One year after the release of this first album, Sibil decided to leave the church choir. When concert offers came from abroad, she found it not ethic to sing at church choir concerts only without attending the rehearsals. She devoted herself fully to Armenian popular music. She represented Armenian music on stage with Mercan Dede at the "Paris Saint Denis Festival" held in the Basilica of Saint-Denis, Paris, France. She sang to Armenian music in the "Breath of the Earth" concert, arranged by Göksel Baktagir, and also at another concert by one of Europe's award-winning musical bands.

Sibil's second album, called Ser ("Love"), was released by Ossi Music on 11 February 2014. Musicians such as the duduk master Djivan Gasparyan, composer Ara Gevorgyan, singer André, as well as Mercan Dede were among those who contributed to the album with either compositions, instrumental play, or back-up vocals. The album features twelve songs including a piece in Aramaic–Syriac, advertised by her label as the native language of Jesus Christ.
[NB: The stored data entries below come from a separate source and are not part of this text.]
**src/design/mrfr_pkg.sv**
```systemverilog
package mrfr_pkg;

    typedef enum logic [1:0] {
        OP_BYTE  = 2'd0,
        OP_TICK  = 2'd1,
        OP_ERROR = 2'd2
    } opcode_t;

    typedef enum logic [1:0] {
        KIND_DATA   = 2'd0,
        KIND_ACCEPT = 2'd1,
        KIND_REJECT = 2'd2
    } kind_t;

    typedef enum logic [1:0] {
        REASON_NONE  = 2'd0,
        REASON_SHORT = 2'd1,
        REASON_ADDR  = 2'd2,
        REASON_CRC   = 2'd3
    } reason_t;

    localparam logic CFG_OWN_ADDR = 1'b0;
    localparam logic CFG_SILENCE  = 1'b1;

    localparam logic [7:0]  MIN_FRAME   = 8'd6;
    localparam logic [15:0] CRC_INIT    = 16'hFFFF;
    localparam logic [15:0] CRC_POLY    = 16'hA001;
    localparam logic [15:0] IDLE_MAX    = 16'hFFFF;

    typedef struct packed {
        opcode_t    opcode;
        logic [7:0] rx_data;
    } item_t;

    typedef struct packed {
        kind_t      result_kind;
        logic [7:0] data_byte;
        logic [7:0] byte_index;
        logic [7:0] frame_length;
        reason_t    reject_reason;
    } result_t;

    // CRC-16/MODBUS, reflected, one byte
    function automatic logic [15:0] crc_fold(input logic [15:0] crc, input logic [7:0] b);
        logic [15:0] c;
        c = crc ^ {8'd0, b};
        for (int i = 0; i < 8; i++) begin
            if (c[0])
            begin
                c = (c >> 1) ^ CRC_POLY;
            end
            else
            begin
                c = c >> 1;
            end
        end
        return c;
    endfunction

endpackage

```
**src/design/mrfr_in_reg.sv**
```systemverilog
module mrfr_in_reg
(
    input  logic                clk,
    input  logic                rst_n,
    input  logic                s_tvalid,
    output logic                s_tready,
    input  mrfr_pkg::item_t     s_item,
    input  logic                out_free,
    output mrfr_pkg::item_t     item,
    output logic                item_valid
);

    logic            valid_reg;
    logic            valid_next;
    mrfr_pkg::item_t item_reg;
    logic            take;

    assign s_tready   = !valid_reg || out_free;
    assign take       = s_tvalid && s_tready;
    // the held word is consumed whenever the result side is free
    assign valid_next = take ? 1'b1 : (out_free ? 1'b0 : valid_reg);

    always_ff @(posedge clk or negedge rst_n)
    begin
        if (!rst_n)
        begin
            valid_reg <= 1'b0;
        end
        else
        begin
            valid_reg <= valid_next;
        end
    end

    always_ff @(posedge clk)
    begin
        if (take)
        begin
            item_reg <= s_item;
        end
    end

    assign item       = item_reg;
    assign item_valid = valid_reg;

endmodule

```
**src/design/mrfr_frame_core.sv**
```systemverilog
module mrfr_frame_core
#(
    parameter int BUF_LEN = 256
)
(
    input  logic                clk,
    input  logic                rst_n,
    input  logic                proc,
    input  mrfr_pkg::item_t     item,
    input  logic [7:0]          own_address,
    input  logic [15:0]         silence_ticks,
    output logic                res_valid,
    output mrfr_pkg::result_t   res
);

    localparam int CNT_W = $clog2(BUF_LEN);

    logic [CNT_W-1:0] byte_count_reg, byte_count_next;
    logic [15:0]      running_crc_reg, running_crc_next;
    logic [15:0]      held_tail_reg, held_tail_next;
    logic [7:0]       first_byte_reg, first_byte_next;
    logic [15:0]      idle_count_reg, idle_count_next;

    logic [8:0]       count_inc;
    logic [15:0]      idle_inc;
    logic [7:0]       count_ext;
    logic             close;
    mrfr_pkg::reason_t reason;

    assign count_ext = 8'(byte_count_reg);
    assign count_inc = 9'(byte_count_reg) + 9'd1;
    assign idle_inc  = (idle_count_reg == mrfr_pkg::IDLE_MAX) ? idle_count_reg
                                                              : idle_count_reg + 16'd1;
    assign close     = (byte_count_reg != '0) && (idle_inc > silence_ticks);

    always_comb
    begin
        priority if (count_ext <= mrfr_pkg::MIN_FRAME)
        begin
            reason = mrfr_pkg::REASON_SHORT;
        end
        else if (first_byte_reg != own_address)
        begin
            reason = mrfr_pkg::REASON_ADDR;
        end
        else if (held_tail_reg != running_crc_reg)
        begin
            reason = mrfr_pkg::REASON_CRC;
        end
        else
        begin
            reason = mrfr_pkg::REASON_NONE;
        end
    end

    always_comb
    begin
        byte_count_next  = byte_count_reg;
        running_crc_next = running_crc_reg;
        held_tail_next   = held_tail_reg;
        first_byte_next  = first_byte_reg;
        idle_count_next  = idle_count_reg;
        res_valid        = 1'b0;
        res              = '0;
        if (proc)
        begin
            unique case (item.opcode)
                mrfr_pkg::OP_BYTE:
                begin
                    if (byte_count_reg == '0)
                    begin
                        first_byte_next = item.rx_data;
                    end
                    if (count_ext >= 8'd2)
                    begin
                        running_crc_next = mrfr_pkg::crc_fold(running_crc_reg,
                                                              held_tail_reg[7:0]);
                    end
                    held_tail_next = {item.rx_data, held_tail_reg[15:8]};
                    // buffer full: restart the frame empty
                    if (count_inc >= 9'(BUF_LEN))
                    begin
                        byte_count_next  = '0;
                        running_crc_next = mrfr_pkg::CRC_INIT;
                        held_tail_next   = '0;
                        first_byte_next  = '0;
                    end
                    else
                    begin
                        byte_count_next = CNT_W'(count_inc);
                    end
                    idle_count_next   = '0;
                    res_valid         = 1'b1;
                    res.result_kind   = mrfr_pkg::KIND_DATA;
                    res.data_byte     = item.rx_data;
                    res.byte_index    = count_ext;
                    res.reject_reason = mrfr_pkg::REASON_NONE;
                end
                mrfr_pkg::OP_TICK:
                begin
                    idle_count_next = idle_inc;
                    if (close)
                    begin
                        byte_count_next   = '0;
                        running_crc_next  = mrfr_pkg::CRC_INIT;
                        held_tail_next    = '0;
                        first_byte_next   = '0;
                        res_valid         = 1'b1;
                        res.result_kind   = (reason == mrfr_pkg::REASON_NONE)
                                            ? mrfr_pkg::KIND_ACCEPT : mrfr_pkg::KIND_REJECT;
                        res.frame_length  = count_ext;
                        res.reject_reason = reason;
                    end
                end
                mrfr_pkg::OP_ERROR:
                begin
                    // drop the open frame, keep the idle count
                    byte_count_next  = '0;
                    running_crc_next = mrfr_pkg::CRC_INIT;
                    held_tail_next   = '0;
                    first_byte_next  = '0;
                end
                default:
                begin
                    byte_count_next = byte_count_reg;
                end
            endcase
        end
    end

    always_ff @(posedge clk or negedge rst_n)
    begin
        if (!rst_n)
        begin
            byte_count_reg  <= '0;
            running_crc_reg <= mrfr_pkg::CRC_INIT;
            held_tail_reg   <= '0;
            first_byte_reg  <= '0;
            idle_count_reg  <= '0;
        end
        else
        begin
            byte_count_reg  <= byte_count_next;
            running_crc_reg <= running_crc_next;
            held_tail_reg   <= held_tail_next;
            first_byte_reg  <= first_byte_next;
            idle_count_reg  <= idle_count_next;
        end
    end

endmodule

```
**src/design/mrfr_out_reg.sv**
```systemverilog
module mrfr_out_reg
(
    input  logic                clk,
    input  logic                rst_n,
    input  logic                load,
    input  mrfr_pkg::result_t   res,
    input  logic                m_tready,
    output logic                m_tvalid,
    output mrfr_pkg::result_t   result,
    output logic                out_free
);

    logic              valid_reg;
    logic              valid_next;
    mrfr_pkg::result_t result_reg;

    assign out_free   = !valid_reg || m_tready;
    assign valid_next = load ? 1'b1 : (m_tready ? 1'b0 : valid_reg);

    always_ff @(posedge clk or negedge rst_n)
    begin
        if (!rst_n)
        begin
            valid_reg <= 1'b0;
        end
        else
        begin
            valid_reg <= valid_next;
        end
    end

    always_ff @(posedge clk)
    begin
        if (load)
        begin
            result_reg <= res;
        end
    end

    assign m_tvalid = valid_reg;
    assign result   = result_reg;

endmodule

```
**src/design/modbus_rtu_frame_receiver_core.sv**
```systemverilog
// Channel   Dir  tdata (low bit up)                                  tuser
// s_*       in   rx_data[7:0]                                        opcode[1:0]
// m_*       out  data_byte, byte_index, frame_length, reject_reason  result_kind[1:0]
// cfg_*     in   index 0 own_address, index 1 silence_ticks          -
//
// One word per cycle unless the output stalls: an input register, a combinational
// update of the frame state (CRC fold included), and a result register.
// The output register stalls on m_tready; s_tready drops only when both the
// input and output registers are held.
// Reset: frame empty, CRC 0xFFFF, idle count 0, own_address 1, silence_ticks 4.
module modbus_rtu_frame_receiver_core
#(
    parameter int BUF_LEN = 256
)
(
    input  logic        clk,
    input  logic        rst_n,
    input  logic        s_tvalid,
    output logic        s_tready,
    input  logic [7:0]  s_tdata,   // rx_data[7:0]
    input  logic [1:0]  s_tuser,   // opcode[1:0]
    output logic        m_tvalid,
    input  logic        m_tready,
    // data_byte[7:0], byte_index[15:8], frame_length[23:16], reject_reason[25:24]
    output logic [31:0] m_tdata,
    output logic [1:0]  m_tuser,   // result_kind[1:0]
    input  logic        cfg_we,
    input  logic        cfg_index,
    input  logic [15:0] cfg_data
);

    logic [7:0]        own_address_reg;
    logic [15:0]       silence_ticks_reg;
    mrfr_pkg::item_t   s_item;
    mrfr_pkg::item_t   item;
    logic              item_valid;
    logic              out_free;
    logic              proc;
    logic              res_valid;
    mrfr_pkg::result_t res;
    mrfr_pkg::result_t result;

    always_ff @(posedge clk or negedge rst_n)
    begin
        if (!rst_n)
        begin
            own_address_reg   <= 8'd1;
            silence_ticks_reg <= 16'd4;
        end
        else if (cfg_we)
        begin
            unique case (cfg_index)
                mrfr_pkg::CFG_OWN_ADDR: own_address_reg   <= cfg_data[7:0];
                mrfr_pkg::CFG_SILENCE:  silence_ticks_reg <= cfg_data;
                default:                own_address_reg   <= own_address_reg;
            endcase
        end
    end

    assign s_item.opcode  = mrfr_pkg::opcode_t'(s_tuser);
    assign s_item.rx_data = s_tdata;

    mrfr_in_reg u_in_reg
    (
        .clk        (clk),
        .rst_n      (rst_n),
        .s_tvalid   (s_tvalid),
        .s_tready   (s_tready),
        .s_item     (s_item),
        .out_free   (out_free),
        .item       (item),
        .item_valid (item_valid)
    );

    assign proc = item_valid && out_free;

    mrfr_frame_core #(.BUF_LEN(BUF_LEN)) u_core
    (
        .clk           (clk),
        .rst_n         (rst_n),
        .proc          (proc),
        .item          (item),
        .own_address   (own_address_reg),
        .silence_ticks (silence_ticks_reg),
        .res_valid     (res_valid),
        .res           (res)
    );

    mrfr_out_reg u_out_reg
    (
        .clk      (clk),
        .rst_n    (rst_n),
        .load     (res_valid),
        .res      (res),
        .m_tready (m_tready),
        .m_tvalid (m_tvalid),
        .result   (result),
        .out_free (out_free)
    );

    assign m_tdata = {6'd0, result.reject_reason, result.frame_length,
                      result.byte_index, result.data_byte};
    assign m_tuser = result.result_kind;

    a_verdict_len: assert property (@(posedge clk) disable iff (!rst_n)
        m_tvalid && (m_tuser != mrfr_pkg::KIND_DATA) |-> (m_tdata[23:16] != 8'd0))
        else $error("verdict with empty frame");

    a_accept_len: assert property (@(posedge clk) disable iff (!rst_n)
        m_tvalid && (m_tuser == mrfr_pkg::KIND_ACCEPT)
        |-> (m_tdata[25:24] == mrfr_pkg::REASON_NONE) && (m_tdata[23:16] > mrfr_pkg::MIN_FRAME))
        else $error("accepted frame too short or with reason");

    a_reject_reason: assert property (@(posedge clk) disable iff (!rst_n)
        m_tvalid |-> ((m_tuser == mrfr_pkg::KIND_REJECT)
                      == (m_tdata[25:24] != mrfr_pkg::REASON_NONE)))
        else $error("reject kind and reason disagree");

    a_no_drop: assert property (@(posedge clk) disable iff (!rst_n)
        res_valid |-> out_free)
        else $error("result produced while output register held");

endmodule
```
In 2015, Sibil visited Ani in eastern Turkey, alongside the president of the Pan-Armenian Games committee, Ishan Zakarian, who had extended her his invitation. There, in front of the historic ruins, she sang the Armenian song "Desnem Ani’n U Nor Mernem" ("Let me see Ani and Die", Ani’yi görsem sonra ölsem), which had been a personal dream of hers. On 2 August the same year, she sang the same song as part of an opening ceremony for the Pan-Armenian Summer Games in Yerevan, Armenia, to an audience comprising more than 6,000 athletes. During her one-week stay in Armenia, she was also hosted by various radio and television stations.

== Honours ==
Sibil received the first prize in the "Magical Voice" category at the "Armenia Music Awards" ceremony, held in Moscow, Russia in 2012. She was awarded with the "Medal of Gratitude"
by the President of Armenia Serzh Sargsyan for her contribution to the Pan-Armenian Games; with the "Komitas Medal" by the Diaspora Minister of Armenia, Hranush Hakobyan; and with a "Golden Medal" by the Mayor of Yerevan, Taron Margaryan. She was honored with the "Special Mission to Promote and Protect Armenian Music in the Diaspora" award at the "Armenlan Music Awards" ceremony, and with the
"Diaspora's Best Female Singer of the Year" award at the "World Armenian Entertainment Awards" ceremony in Los Angeles.